We now have an interactive shell as ataegina . cat /home/ataegina/user.txt THMataegina_user_flag 4. Root Privilege Escalation Check SUID binaries:
find / -perm -4000 2>/dev/null Found: /usr/bin/doas (OpenBSD’s doas alternative on Linux).
cat /tmp/root_flag THMataegina_root_flag | Step | Technique | |------|------------| | Recon | Nmap, dirbusting | | Initial access | Tomcat manager default creds → WAR backdoor | | User pivot | sudo zip command injection | | Root | doas misconfiguration + systemctl abuse | Key takeaway: Always check default credentials, cronjobs, sudo/doas rights, and unusual SUID binaries.

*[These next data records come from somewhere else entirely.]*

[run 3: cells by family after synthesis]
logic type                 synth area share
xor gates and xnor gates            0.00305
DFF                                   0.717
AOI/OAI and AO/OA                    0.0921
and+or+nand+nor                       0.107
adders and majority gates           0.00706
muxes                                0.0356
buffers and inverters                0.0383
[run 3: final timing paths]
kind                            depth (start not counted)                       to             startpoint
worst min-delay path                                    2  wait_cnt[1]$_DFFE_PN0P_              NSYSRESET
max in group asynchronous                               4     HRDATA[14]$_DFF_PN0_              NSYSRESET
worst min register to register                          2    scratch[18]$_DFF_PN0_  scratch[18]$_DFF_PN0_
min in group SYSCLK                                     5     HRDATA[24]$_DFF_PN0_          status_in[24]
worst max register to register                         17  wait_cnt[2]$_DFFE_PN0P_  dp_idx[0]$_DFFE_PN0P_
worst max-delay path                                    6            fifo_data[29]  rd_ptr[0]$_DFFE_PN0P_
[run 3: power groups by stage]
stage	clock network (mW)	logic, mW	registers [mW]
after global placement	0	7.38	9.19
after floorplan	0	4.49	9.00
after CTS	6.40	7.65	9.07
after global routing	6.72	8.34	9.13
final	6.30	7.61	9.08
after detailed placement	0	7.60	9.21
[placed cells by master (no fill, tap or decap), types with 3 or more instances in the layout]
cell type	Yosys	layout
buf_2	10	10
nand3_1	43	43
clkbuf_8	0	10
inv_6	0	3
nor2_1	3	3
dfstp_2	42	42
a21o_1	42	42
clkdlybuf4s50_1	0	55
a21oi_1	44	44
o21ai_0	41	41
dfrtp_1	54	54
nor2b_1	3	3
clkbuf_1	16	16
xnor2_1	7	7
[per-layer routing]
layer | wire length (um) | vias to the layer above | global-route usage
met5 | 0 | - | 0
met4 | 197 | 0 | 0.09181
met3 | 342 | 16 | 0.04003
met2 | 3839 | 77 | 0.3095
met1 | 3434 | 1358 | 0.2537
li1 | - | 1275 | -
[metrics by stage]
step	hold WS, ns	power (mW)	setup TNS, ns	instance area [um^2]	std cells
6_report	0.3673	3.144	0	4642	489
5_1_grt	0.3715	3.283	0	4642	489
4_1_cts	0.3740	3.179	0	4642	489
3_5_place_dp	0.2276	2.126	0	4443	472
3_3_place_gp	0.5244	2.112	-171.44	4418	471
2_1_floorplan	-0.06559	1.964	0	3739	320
## src/rtl/muldiv_unit_if.sv

```systemverilog
// Handshake and result bus between the EX stage and the multiply/divide sequencer.
// The EX stage drives through the master modport; the sequencer uses the slave modport.
interface muldiv_unit_if;
    logic        start;
    logic [5:0]  funct;
    logic [31:0] operand_1;
    logic [31:0] operand_2;
    logic        flush;
    logic        stall_req;
    logic        done;
    logic [31:0] hi;
    logic [31:0] lo;

    modport master (
        output start, funct, operand_1, operand_2, flush,
        input  stall_req, done, hi, lo
    );

    modport slave (
        input  start, funct, operand_1, operand_2, flush,
        output stall_req, done, hi, lo
    );
endinterface

```

## src/rtl/muldiv_unit.sv

```systemverilog
// Multi-cycle multiply/divide sequencer owning HI/LO: 32-step shift-add multiply, restoring divide.
// Define MULDIV_FAST_MUL_EN to replace the iterative multiply with a single-cycle combinational product.
module muldiv_unit (
    input  logic          clk,
    input  logic          rst,
    muldiv_unit_if.slave  bus
);

    localparam logic [5:0] FUNCT_MULT  = 6'b011000;
    localparam logic [5:0] FUNCT_MULTU = 6'b011001;
    localparam logic [5:0] FUNCT_DIV   = 6'b011010;
    localparam logic [5:0] FUNCT_DIVU  = 6'b011011;
    localparam logic [5:0] FUNCT_MTHI  = 6'b010001;
    localparam logic [5:0] FUNCT_MTLO  = 6'b010011;

    localparam logic [1:0] ST_IDLE = 2'd0;
`ifndef MULDIV_FAST_MUL_EN
    localparam logic [1:0] ST_MUL  = 2'd1;
`endif
    localparam logic [1:0] ST_DIV  = 2'd2;

    logic [1:0]  state;
    logic [5:0]  cnt;
    logic [63:0] acc;
    logic [31:0] op_b;
    logic        neg_q;
    logic        neg_r;
    logic [31:0] hi_q;
    logic [31:0] lo_q;
    logic        done_q;

    logic        is_mult;
    logic        is_div;
    logic        is_signed;
    logic        div_zero;
    logic        iter_op;
    logic        last;
    logic [31:0] abs_1;
    logic [31:0] abs_2;

    assign is_mult   = (bus.funct == FUNCT_MULT) || (bus.funct == FUNCT_MULTU);
    assign is_div    = (bus.funct == FUNCT_DIV)  || (bus.funct == FUNCT_DIVU);
    assign is_signed = (bus.funct == FUNCT_MULT) || (bus.funct == FUNCT_DIV);
    assign div_zero  = (bus.operand_2 == 32'd0);
    assign last      = (cnt == 6'd31);

    // 0x8000_0000 negates to itself, which read as unsigned is exactly its magnitude.
    assign abs_1 = (is_signed && bus.operand_1[31]) ? (~bus.operand_1 + 32'd1) : bus.operand_1;
    assign abs_2 = (is_signed && bus.operand_2[31]) ? (~bus.operand_2 + 32'd1) : bus.operand_2;

`ifdef MULDIV_FAST_MUL_EN
    logic [63:0] ext_1;
    logic [63:0] ext_2;
    logic [63:0] fast_prod;

    // Low 64 bits of the extended product are correct for both signed and unsigned.
    assign ext_1     = is_signed ? {{32{bus.operand_1[31]}}, bus.operand_1} : {32'd0, bus.operand_1};
    assign ext_2     = is_signed ? {{32{bus.operand_2[31]}}, bus.operand_2} : {32'd0, bus.operand_2};
    assign fast_prod = ext_1 * ext_2;
    assign iter_op   = is_div && !div_zero;
`else
    logic [31:0] op_a;
    logic [32:0] mul_sum;
    logic [63:0] mul_next;
    logic [63:0] prod_fix;

    // Adding into the upper half then shifting right is the same as adding a left-shifted multiplicand.
    assign mul_sum  = {1'b0, acc[63:32]} + (op_b[0] ? {1'b0, op_a} : 33'd0);
    assign mul_next = {mul_sum, acc[31:1]};
    assign prod_fix = neg_q ? (~mul_next + 64'd1) : mul_next;
    assign iter_op  = is_mult || (is_div && !div_zero);
`endif

    logic [33:0] div_diff;
    logic [63:0] div_next;
    logic [31:0] quot_fix;
    logic [31:0] rem_fix;

    // The shifted partial remainder needs 33 bits before the trial subtract.
    assign div_diff = {1'b0, acc[63:31]} - {2'b00, op_b};
    assign div_next = div_diff[33] ? {acc[62:0], 1'b0}
                                   : {div_diff[31:0], acc[30:0], 1'b1};
    assign quot_fix = neg_q ? (~div_next[31:0] + 32'd1)  : div_next[31:0];
    assign rem_fix  = neg_r ? (~div_next[63:32] + 32'd1) : div_next[63:32];

    assign bus.stall_req = !bus.flush &&
                           (((state == ST_IDLE) && bus.start && iter_op) ||
                            ((state != ST_IDLE) && !last));
    assign bus.done = done_q;
    assign bus.hi   = hi_q;
    assign bus.lo   = lo_q;

    // NOTE: all state below is registered with non-blocking assignments so every
    // right-hand side sees pre-edge values regardless of statement order.
    always_ff @(posedge clk) begin
        if (rst) begin
            state  <= ST_IDLE;
            cnt    <= 6'd0;
            acc    <= 64'd0;
            op_b   <= 32'd0;
`ifndef MULDIV_FAST_MUL_EN
            op_a   <= 32'd0;
`endif
            neg_q  <= 1'b0;
            neg_r  <= 1'b0;
            hi_q   <= 32'd0;
            lo_q   <= 32'd0;
            done_q <= 1'b0;
        end else begin
            done_q <= 1'b0;
            if (bus.flush) begin
                state <= ST_IDLE;
                cnt   <= 6'd0;
            end else if (state == ST_IDLE) begin
                if (bus.start) begin
                    if (is_mult) begin
`ifdef MULDIV_FAST_MUL_EN
                        {hi_q, lo_q} <= fast_prod;
                        done_q       <= 1'b1;
`else
                        op_a  <= abs_1;
                        op_b  <= abs_2;
                        acc   <= 64'd0;
                        neg_q <= is_signed & (bus.operand_1[31] ^ bus.operand_2[31]);
                        neg_r <= 1'b0;
                        cnt   <= 6'd0;
                        state <= ST_MUL;
`endif
                    end else if (is_div && div_zero) begin
                        hi_q   <= bus.operand_1;
                        lo_q   <= 32'hFFFF_FFFF;
                        done_q <= 1'b1;
                    end else if (is_div) begin
                        op_b  <= abs_2;
                        acc   <= {32'd0, abs_1};
                        neg_q <= is_signed & (bus.operand_1[31] ^ bus.operand_2[31]);
                        neg_r <= is_signed & bus.operand_1[31];
                        cnt   <= 6'd0;
                        state <= ST_DIV;
                    end else if (bus.funct == FUNCT_MTHI) begin
                        hi_q <= bus.operand_1;
                    end else if (bus.funct == FUNCT_MTLO) begin
                        lo_q <= bus.operand_1;
                    end
                end
`ifndef MULDIV_FAST_MUL_EN
            end else if (state == ST_MUL) begin
                acc  <= mul_next;
                op_b <= op_b >> 1;
                cnt  <= cnt + 6'd1;
                if (last) begin
                    {hi_q, lo_q} <= prod_fix;
                    done_q       <= 1'b1;
                    cnt          <= 6'd0;
                    state        <= ST_IDLE;
                end
`endif
            end else if (state == ST_DIV) begin
                acc <= div_next;
                cnt <= cnt + 6'd1;
                if (last) begin
                    hi_q   <= rem_fix;
                    lo_q   <= quot_fix;
                    done_q <= 1'b1;
                    cnt    <= 6'd0;
                    state  <= ST_IDLE;
                end
            end else begin
                state <= ST_IDLE;
            end
        end
    end

endmodule

```

## src/flat_wrapper.sv

```systemverilog
// flat-port wrapper written by rule: the top's interface ports become plain ports
module muldiv_unit_flat 
  (clk, rst, bus_start, bus_funct, bus_operand_1, bus_operand_2, bus_flush, bus_stall_req, bus_done, bus_hi, bus_lo);
  muldiv_unit_if bus_i ();
  input  logic clk;
  input  logic rst;
  input wire logic [$bits(bus_i.start)-1:0] bus_start;
  input wire logic [$bits(bus_i.funct)-1:0] bus_funct;
  input wire logic [$bits(bus_i.operand_1)-1:0] bus_operand_1;
  input wire logic [$bits(bus_i.operand_2)-1:0] bus_operand_2;
  input wire logic [$bits(bus_i.flush)-1:0] bus_flush;
  output wire logic [$bits(bus_i.stall_req)-1:0] bus_stall_req;
  output wire logic [$bits(bus_i.done)-1:0] bus_done;
  output wire logic [$bits(bus_i.hi)-1:0] bus_hi;
  output wire logic [$bits(bus_i.lo)-1:0] bus_lo;
  assign bus_i.start = bus_start;
  assign bus_i.funct = bus_funct;
  assign bus_i.operand_1 = bus_operand_1;
  assign bus_i.operand_2 = bus_operand_2;
  assign bus_i.flush = bus_flush;
  assign bus_stall_req = bus_i.stall_req;
  assign bus_done = bus_i.done;
  assign bus_hi = bus_i.hi;
  assign bus_lo = bus_i.lo;
  muldiv_unit u_core (.clk(clk), .rst(rst), .bus(bus_i));
endmodule
```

Ataegina: Walkthrough !free!
We now have an interactive shell as ataegina . cat /home/ataegina/user.txt THMataegina_user_flag 4. Root Privilege Escalation Check SUID binaries:
find / -perm -4000 2>/dev/null Found: /usr/bin/doas (OpenBSD’s doas alternative on Linux).
cat /tmp/root_flag THMataegina_root_flag | Step | Technique | |------|------------| | Recon | Nmap, dirbusting | | Initial access | Tomcat manager default creds → WAR backdoor | | User pivot | sudo zip command injection | | Root | doas misconfiguration + systemctl abuse | Key takeaway: Always check default credentials, cronjobs, sudo/doas rights, and unusual SUID binaries.